$ cat config.mk
export PLATFORM = sky130hd
export DESIGN_NAME = sr_pq
export DESIGN_NICKNAME = d
export VERILOG_FILES = /design/src/rtl/sr_pq.sv
export SDC_FILE = /design/constraint.sdc
export NUM_CORES = 1
export LEC_CHECK = 0
export BUFFER_PORTS_ARGS = -buffer_cell sky130_fd_sc_hd__buf_4
export CAP_MARGIN = 10
export CELL_PAD_IN_SITES_DETAIL_PLACEMENT = 0
export CELL_PAD_IN_SITES_GLOBAL_PLACEMENT = 1
export CORE_MARGIN = 2
export CORE_UTILIZATION = 50
export DETAILED_ROUTE_END_ITERATION = 8
export HOLD_SLACK_MARGIN = 0.06
export PLACE_DENSITY_LB_ADDON = 0.15
export SLEW_MARGIN = 10
export SYNTH_ARGS = -nofsm -noshare
export SYNTH_HDL_FRONTEND = slang
export SYNTH_SLANG_ARGS = --single-unit
$ cat constraint.sdc
create_clock -name clk -period 6.2 [get_ports clk]
set_clock_uncertainty 0.2 [all_clocks]
set_input_delay 1.86 -clock clk [delete_from_list [all_inputs] [get_ports clk]]
set_output_delay 1.86 -clock clk [all_outputs]
set_load 0.02 [all_outputs]
$ cat src/rtl/sr_pq.sv
// Shift-register priority queue: DEPTH cells kept sorted by unsigned key, head at cell 0.
// Push, pop and push+pop each complete in one cycle; equal keys leave in arrival order.
module sr_pq #(
  parameter int KW    = 4,
  parameter int VW    = 4,
  parameter int DEPTH = 4
) (
  input  logic             clk,
  input  logic             rst,
  input  logic             push,
  input  logic             pop,
  input  logic [KW+VW-1:0] kvi,
  output logic [KW+VW-1:0] kvo,
  output logic             full,
  output logic             empty
);

  localparam int EW = KW + VW;

  logic [DEPTH-1:0] valid_q, valid_d;
  logic [EW-1:0]    ent_q [DEPTH];
  logic [EW-1:0]    ent_d [DEPTH];

  // State after the optional pop, before the optional insert.
  logic [DEPTH-1:0] sh_v;
  logic [EW-1:0]    sh_e [DEPTH];
  logic [DEPTH-1:0] gt;
  logic             do_pop, do_push;

  assign empty = ~valid_q[0];
  assign full  = valid_q[DEPTH-1];
  assign kvo   = valid_q[0] ? ent_q[0] : '0;

  always_comb begin
    do_pop  = pop & valid_q[0];
    // A simultaneous pop frees a slot, so push+pop is accepted even when full.
    do_push = push & (~valid_q[DEPTH-1] | do_pop);

    for (int i = 0; i < DEPTH - 1; i++) begin
      sh_v[i] = do_pop ? valid_q[i+1] : valid_q[i];
      sh_e[i] = do_pop ? ent_q[i+1]   : ent_q[i];
    end
    sh_v[DEPTH-1] = do_pop ? 1'b0 : valid_q[DEPTH-1];
    sh_e[DEPTH-1] = do_pop ? '0   : ent_q[DEPTH-1];

    // Strictly-greater keeps equal keys in FIFO order; the mask is monotonic
    // because valid cells are contiguous and sorted.
    for (int i = 0; i < DEPTH; i++) begin
      gt[i] = ~sh_v[i] | (sh_e[i][EW-1:VW] > kvi[EW-1:VW]);
    end

    valid_d = sh_v;
    for (int i = 0; i < DEPTH; i++) begin
      ent_d[i] = sh_e[i];
    end

    if (do_push) begin
      if (gt[0]) begin
        valid_d[0] = 1'b1;
        ent_d[0]   = kvi;
      end
      for (int i = 1; i < DEPTH; i++) begin
        if (gt[i]) begin
          valid_d[i] = gt[i-1] ? sh_v[i-1] : 1'b1;
          ent_d[i]   = gt[i-1] ? sh_e[i-1] : kvi;
        end
      end
    end
  end

  // NOTE: every storage cell is reset, not just the valid bits, so an empty
  // queue always presents zeroed entries and nothing stale can resurface.
  always_ff @(posedge clk or negedge rst) begin
    if (!rst) begin
      valid_q <= '0;
      for (int i = 0; i < DEPTH; i++) begin
        ent_q[i] <= '0;
      end
    end else begin
      // NOTE: non-blocking so every cell samples the pre-edge neighbours.
      valid_q <= valid_d;
      for (int i = 0; i < DEPTH; i++) begin
        ent_q[i] <= ent_d[i];
      end
    end
  end

endmodule

==> Yosys cells after proc, flatten, opt, wreduce, memory -nomap -nowiden <==
Index checks and enable logic that the tools add are counted.
{ "totals": {"ff_bits": 36, "elab_cells": 47, "output_inout_bits": 10, "in_bits": 12} }
{ "op_classes": {"bitwise_logic": 13, "magnitude_cmp": 4, "mux": 25} }
{ "op_table": {"columns": ["op", "count"], "rows": [
  ["two-way mux 8 bit", 12],
  ["two-way mux 32 bit", 1],
  ["> comparator 4 bit", 4],
  ["two-way mux 1 bit", 11],
  ["inverter 1 bit", 6],
  ["OR 1 bit", 5],
  ["two-way mux 4 bit", 1],
  ["AND 1 bit", 2]
]} }

==> Logic depth before layout (Yosys ltp) <==
{ "depth": {"word_depth": 7, "mapped_depth": 12, "ltp_nobuf": 9} }

==> Least setup slack after synthesis <==
Ideal clock, no wire load.
{ "synth_timing": {"kind": "input to register", "startpoint": "input port pop", "endpoint": "register ent_q[10] in the netlist's numbering", "path_buffers": 2, "arrival_ps": 3996, "setup_ps": 125, "slack_ps": 1879, "stages": 11, "required_time_ps": 5875, "path_cell_list": "nand2_2 buf_2 buf_2 nand2_1 o21ai_0 ha_1 nor2b_4 a2111oi_4 nor2_2 o221ai_4 mux2_2"} }
{ "synth_lines": {"columns": ["element", "line_no", "source"], "rows": [
  ["from (decl)", "11", "input logic pop,"],
  ["to (signal, indexed assignment)", "83", "ent_q[i] <= ent_d[i];"],
  ["to (decl)", "21", "logic [EW-1:0] ent_q [DEPTH];"]
]} }

==> flow_summary.json <==
{
  "status": "finished clean",
  "overflow": 0,
  "fin_hold_ws_ps": 345,
  "dpl.hpwl_um": 4200,
  "areaGrowthSynthToFinish_pct": 11.8,
  "ir_drop_mv": 0.0898,
  "grt_antenna_before_repair": 0,
  "fin_crit_sh_pct": 74.4,
  "layout-drive-gt1-share_pct": 24.2,
  "syn_area_per_cell_um2": 9.86,
  "finalWirelength_um": 5590,
  "fmax_ghz": 0.217,
  "ant_nets": 0,
  "num_vias": 1870,
  "grt_pass1_wl_um": 9510,
  "grtUsageMet3_pct": 4.47,
  "regToRegStartpoint": "valid_q[0]",
  "hold_viol": 0,
  "grt_pass1_vias": 1859,
  "root_buffer": "clkbuf_8",
  "slew_headroom_pct": 51.7,
  "insertion_delay_ps": 290,
  "cp_slowest_stage_delay_ps": 590,
  "viasPerCell": 5.57,
  "core-area_um2": 4750,
  "slowest_stage": "and2_1",
  "place_congestion": 0.851,
  "clock-sinks": 36,
  "netlist_area_um2": 2480,
  "io_buffer_count": 21,
  "tightest_slew_ps": 724,
  "arrival_ps": 4620,
  "initial_core_util_pct": 52.3,
  "die_h_um": 74.5,
  "cp_cell_sequence": "buf_4 -> and2_1 -> nand2_1 -> nand2_1 -> ha_1 -> nand4_1 -> o21ai_0 -> o21ai_2 -> and2_1 -> mux2i_1",
  "n_antenna_cell": 0,
  "r2r_setup_slack_ps": 2580,
  "yosysSeqAreaShare_pct": 36.3,
  "track_usage_pct": 23.0,
  "finalSetupViolCount": 0,
  "cp-start-kind": "primary input",
  "cts_buffers": 5,
  "die_w_um": 74.5,
  "slew_violations": 0,
  "rr_endpoint": "ent_q[18]",
  "grt_max_degree": 37,
  "fin_setup_tns_ps": 0,
  "dr.first_iter.drc_count": 162,
  "final.min_clock_period_ps": 4610,
  "hold_class": "reg2reg",
  "drc": 0,
  "required_ps": 6210,
  "rsz0062_at_grt": "no",
  "fin_ws_ps": 1590,
  "p_per_area_nw_per_um2": 179,
  "leakagePower_nw": 1.34,
  "critPathCaptureType": "flop",
  "grt_busiest_layer": "met2",
  "dp_slack_ps": 1260,
  "startpoint": "pop",
  "grtUsageMet1_pct": 34.2,
  "cts_hold_buf": 0,
  "finish.net_count": 292,
  "max-clock-path-buffers": 2,
  "fin_util_pct": 58.4,
  "crit_end": "ent_q[18]",
  "ios": 22,
  "syn-num-nets": 276,
  "ys_types": 41,
  "post_cts_resized": 0,
  "die_area_um2": 5550,
  "htree_levels": 2,
  "cts_setup_buffers": 0,
  "postSynthRegisterBits": 36,
  "reg2reg_depth": 9,
  "crit_fanout": 15,
  "first_pass_iters": 4,
  "grtUsageMet2_pct": 34.2,
  "cts_tree": "yes",
  "rows": 25,
  "ys_warn_count": 0,
  "path_clk_slew_ps": 80,
  "route.detailed.wl_per_inst_um": 16.6,
  "cap_violations": 0,
  "crit_type": "in2reg",
  "syn_inst": 252
}
## Yosys cell counts
cell type	instances	area (µm²)
o211ai_1	2	15.0
o21a_1	2	15.0
inv_1	18	67.6
buf_1	1	3.75
o2bb2ai_1	1	8.76
nand2_2	1	6.26
and2_1	11	68.8
a2111oi_4	2	55.1
o21ai_1	2	10.0
a21boi_0	1	7.51
a21oi_2	1	8.76
o311a_1	1	10.0
mux2_1	1	11.3
o21ai_0	12	60.1
a41oi_1	1	8.76
clkbuf_1	3	11.3
nor2b_1	1	6.26
nand2_1	29	109
and3b_1	1	8.76
nor2_2	1	6.26
mux2_2	24	270
buf_6	1	11.3
o32ai_1	8	70.1
mux2i_1	18	180
mux2_4	1	15.0
and3_1	1	6.26
buf_2	9	45.0
dfrtp_1	36	901
nor3_1	1	5.00
nand2b_1	8	50.1
ha_1	12	150
a21oi_1	9	45.0
o221ai_4	1	26.3
o221ai_1	8	70.1
nand4_1	2	12.5
nor2b_4	2	27.5
o21ai_2	2	17.5
o22ai_1	1	6.26
nand3_1	10	50.1
and4_1	1	8.76
nor2_1	5	18.8
## where the power goes
part | internal, mW | switching [mW] | total [mW]
Sequential | 0.238 | 0.00189 | 0.240
Combinational | 0.0225 | 0.0290 | 0.0515
Clock | 0.119 | 0.0859 | 0.205
Total | 0.380 | 0.117 | 0.497
## critical path, delay by kind of cell
family / cells / cell delay (ps)
buffers and inverters: 1 / 100
AO/OA/AOI/OAI: 2 / 680
adder cells (fa/ha/maj): 1 / 290
multiplexers: 1 / 250
AND/OR/NAND/NOR: 5 / 1440
## through the flow
| step | total power, mW | instances | area (µm²) |
|---|---|---|---|
| finish | 0.497 | 336 | 2780 |
| global route | 0.520 | 336 | 2780 |
| CTS | 0.504 | 336 | 2780 |
| detailed placement | 0.297 | 328 | 2670 |
| global placement | 0.296 | 328 | 2670 |
| floorplan | 0.276 | 252 | 2480 |
## per-layer routing
metal / vias up / share of wire [%] / wire (µm)
met5: - / 0 / 0
met4: 0 / 0.39 / 22
met3: 2 / 3.3 / 183
met2: 30 / 44 / 2470
met1: 895 / 52 / 2920
li1: 943 / - / -
## area by class of cell
cell class | count | area, µm²
clock buffers | 6 | 72.6
clock inverters | 2 | 35.0
fillers | 441 | 1980
inverters | 18 | 67.6
multi-input cells | 184 | 1450
flip-flops and latches | 36 | 901
well taps | 67 | 83.8
repair buffers | 23 | 173
## worst min-delay path by stage
stage	end	startpoint	depth (start not counted)	slack, ps
finish	ent_q[7]	ent_q[7]	2	340
global route	ent_q[7]	ent_q[7]	2	360
CTS	ent_q[7]	ent_q[7]	2	350
detailed placement	ent_q[7]	ent_q[7]	2	330
global placement	ent_q[7]	ent_q[7]	2	320
floorplan	ent_q[4]	ent_q[12]	2	300
## logic make-up after synthesis
family	count (synthesis)	share of synthesized area, %
AOI/OAI and AO/OA	54	17.5
adders and majority gates	12	6.04
buffers and inverters	32	5.59
DFF	36	36.3
muxes	44	19.2
and+or+nand+nor	74	15.5
## placed cells by master (no fill, tap or decap), drive strengths merged, types with 2 or more instances in the layout
| cell | netlist | routed |
|---|---|---|
| nand3 | 10 | 10 |
| ha | 12 | 12 |
| o211ai | 2 | 2 |
| buf | 11 | 23 |
| dfrtp | 36 | 36 |
| inv | 18 | 18 |
| o21a | 2 | 2 |
| nand2 | 30 | 30 |
| nor2b | 3 | 3 |
| nand2b | 8 | 8 |
| o221ai | 9 | 9 |
| nand4 | 2 | 2 |
| a21oi | 10 | 10 |
| o32ai | 8 | 8 |
| nor2 | 6 | 6 |
| a2111oi | 2 | 2 |
| o21ai | 16 | 16 |
| clkbuf | 3 | 6 |
| mux2 | 26 | 26 |
| mux2i | 18 | 18 |
| and2 | 11 | 11 |
## flip-flops by register name, indices dropped and copies added (netlist names)
register,cells
ent_q,32
valid_q,4
Power figures use the tool's default switching activity.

* **TASK BRIEF**
Exactly repeat the lines above, from the opening line through the one with "export LEC_CHECK = 0", and include nothing else.

* **REPLY**
$ cat config.mk
export PLATFORM = sky130hd
export DESIGN_NAME = sr_pq
export DESIGN_NICKNAME = d
export VERILOG_FILES = /design/src/rtl/sr_pq.sv
export SDC_FILE = /design/constraint.sdc
export NUM_CORES = 1
export LEC_CHECK = 0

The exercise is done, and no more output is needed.